→ Task to carry out
Search each line below for the word "after" and list those that contain it.

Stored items
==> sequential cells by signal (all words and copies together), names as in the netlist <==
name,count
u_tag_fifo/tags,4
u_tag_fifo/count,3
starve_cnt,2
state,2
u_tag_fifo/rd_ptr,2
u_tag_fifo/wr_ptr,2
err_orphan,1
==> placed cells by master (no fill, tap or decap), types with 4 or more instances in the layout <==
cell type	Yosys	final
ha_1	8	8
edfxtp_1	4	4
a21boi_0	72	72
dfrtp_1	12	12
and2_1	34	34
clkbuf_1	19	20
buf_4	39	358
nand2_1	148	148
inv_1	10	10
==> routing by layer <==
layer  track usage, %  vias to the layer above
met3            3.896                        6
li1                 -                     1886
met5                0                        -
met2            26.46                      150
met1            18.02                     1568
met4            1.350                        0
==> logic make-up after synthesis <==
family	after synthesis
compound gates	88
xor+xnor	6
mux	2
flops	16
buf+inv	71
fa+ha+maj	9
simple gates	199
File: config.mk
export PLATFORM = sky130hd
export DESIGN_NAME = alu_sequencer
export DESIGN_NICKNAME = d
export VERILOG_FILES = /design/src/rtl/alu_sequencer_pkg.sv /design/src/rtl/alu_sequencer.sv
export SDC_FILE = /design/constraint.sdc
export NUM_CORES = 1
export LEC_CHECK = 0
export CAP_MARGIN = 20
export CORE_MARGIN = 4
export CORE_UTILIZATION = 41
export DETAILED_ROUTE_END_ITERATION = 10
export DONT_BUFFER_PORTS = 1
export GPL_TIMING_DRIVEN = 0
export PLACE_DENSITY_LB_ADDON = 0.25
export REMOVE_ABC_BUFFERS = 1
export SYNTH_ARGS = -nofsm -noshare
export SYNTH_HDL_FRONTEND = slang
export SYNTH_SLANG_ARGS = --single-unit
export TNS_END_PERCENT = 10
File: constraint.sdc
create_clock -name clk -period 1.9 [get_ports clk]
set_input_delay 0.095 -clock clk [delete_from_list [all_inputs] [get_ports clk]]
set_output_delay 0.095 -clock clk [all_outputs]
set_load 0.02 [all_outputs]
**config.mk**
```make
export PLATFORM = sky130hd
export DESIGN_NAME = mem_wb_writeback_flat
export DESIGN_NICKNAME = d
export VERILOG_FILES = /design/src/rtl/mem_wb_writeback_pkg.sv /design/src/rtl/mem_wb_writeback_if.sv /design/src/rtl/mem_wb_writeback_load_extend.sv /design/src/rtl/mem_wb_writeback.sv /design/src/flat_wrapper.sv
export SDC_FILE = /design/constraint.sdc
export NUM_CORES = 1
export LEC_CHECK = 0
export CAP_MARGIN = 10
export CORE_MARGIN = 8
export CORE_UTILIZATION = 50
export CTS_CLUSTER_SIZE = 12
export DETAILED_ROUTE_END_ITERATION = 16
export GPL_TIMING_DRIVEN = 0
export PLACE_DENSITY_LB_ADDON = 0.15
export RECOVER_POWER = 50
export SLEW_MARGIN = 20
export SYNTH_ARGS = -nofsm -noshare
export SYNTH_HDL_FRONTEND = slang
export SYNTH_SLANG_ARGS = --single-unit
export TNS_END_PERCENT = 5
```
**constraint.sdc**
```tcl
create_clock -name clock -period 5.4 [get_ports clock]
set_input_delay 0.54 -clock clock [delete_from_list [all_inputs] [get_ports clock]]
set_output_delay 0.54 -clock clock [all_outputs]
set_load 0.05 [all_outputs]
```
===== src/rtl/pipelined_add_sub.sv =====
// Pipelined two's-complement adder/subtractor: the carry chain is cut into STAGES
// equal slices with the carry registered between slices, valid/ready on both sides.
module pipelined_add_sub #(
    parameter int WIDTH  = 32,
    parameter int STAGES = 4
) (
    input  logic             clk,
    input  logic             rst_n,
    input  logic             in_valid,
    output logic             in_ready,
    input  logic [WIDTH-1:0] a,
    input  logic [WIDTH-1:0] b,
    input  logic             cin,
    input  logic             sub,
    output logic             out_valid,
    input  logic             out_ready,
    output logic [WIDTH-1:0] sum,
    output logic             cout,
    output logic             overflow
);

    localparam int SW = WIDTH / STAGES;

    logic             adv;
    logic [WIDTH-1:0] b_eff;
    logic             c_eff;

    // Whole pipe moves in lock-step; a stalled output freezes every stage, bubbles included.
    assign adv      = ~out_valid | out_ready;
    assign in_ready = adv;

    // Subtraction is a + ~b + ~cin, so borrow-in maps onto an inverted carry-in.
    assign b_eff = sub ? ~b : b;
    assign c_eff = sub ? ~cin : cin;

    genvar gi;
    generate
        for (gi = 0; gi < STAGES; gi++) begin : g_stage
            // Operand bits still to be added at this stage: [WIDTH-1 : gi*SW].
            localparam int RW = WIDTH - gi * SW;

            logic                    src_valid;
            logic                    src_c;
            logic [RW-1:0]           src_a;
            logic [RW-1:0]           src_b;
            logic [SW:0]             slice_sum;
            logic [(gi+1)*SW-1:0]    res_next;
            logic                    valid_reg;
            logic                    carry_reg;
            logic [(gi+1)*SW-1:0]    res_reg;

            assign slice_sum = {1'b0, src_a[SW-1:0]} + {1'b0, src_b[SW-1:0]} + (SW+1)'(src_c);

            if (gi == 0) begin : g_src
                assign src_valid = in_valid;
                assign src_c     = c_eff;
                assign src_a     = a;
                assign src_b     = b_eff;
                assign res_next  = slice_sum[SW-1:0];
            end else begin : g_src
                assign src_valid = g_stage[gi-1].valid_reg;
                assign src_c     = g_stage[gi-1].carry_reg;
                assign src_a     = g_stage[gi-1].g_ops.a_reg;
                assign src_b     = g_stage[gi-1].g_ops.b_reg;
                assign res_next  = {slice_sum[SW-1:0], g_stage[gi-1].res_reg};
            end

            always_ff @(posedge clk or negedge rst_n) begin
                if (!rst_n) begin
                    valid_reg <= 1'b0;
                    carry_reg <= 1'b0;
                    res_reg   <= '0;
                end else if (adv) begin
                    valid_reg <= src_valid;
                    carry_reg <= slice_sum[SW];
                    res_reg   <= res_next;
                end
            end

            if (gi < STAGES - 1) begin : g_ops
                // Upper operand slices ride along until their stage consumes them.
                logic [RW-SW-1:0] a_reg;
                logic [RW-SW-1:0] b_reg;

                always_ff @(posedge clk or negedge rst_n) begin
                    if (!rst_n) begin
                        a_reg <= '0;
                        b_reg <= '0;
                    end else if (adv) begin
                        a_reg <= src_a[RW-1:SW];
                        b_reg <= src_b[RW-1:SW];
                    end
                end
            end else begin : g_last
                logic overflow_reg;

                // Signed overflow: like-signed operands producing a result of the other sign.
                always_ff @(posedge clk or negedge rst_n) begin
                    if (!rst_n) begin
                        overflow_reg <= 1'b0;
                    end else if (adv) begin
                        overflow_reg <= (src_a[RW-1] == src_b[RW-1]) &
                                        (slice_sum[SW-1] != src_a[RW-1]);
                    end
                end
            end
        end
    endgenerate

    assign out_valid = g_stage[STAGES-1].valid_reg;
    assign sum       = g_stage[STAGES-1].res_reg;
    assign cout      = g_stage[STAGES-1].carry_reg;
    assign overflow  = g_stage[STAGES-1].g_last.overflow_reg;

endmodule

→ Expected answer
==> logic make-up after synthesis <==
family	after synthesis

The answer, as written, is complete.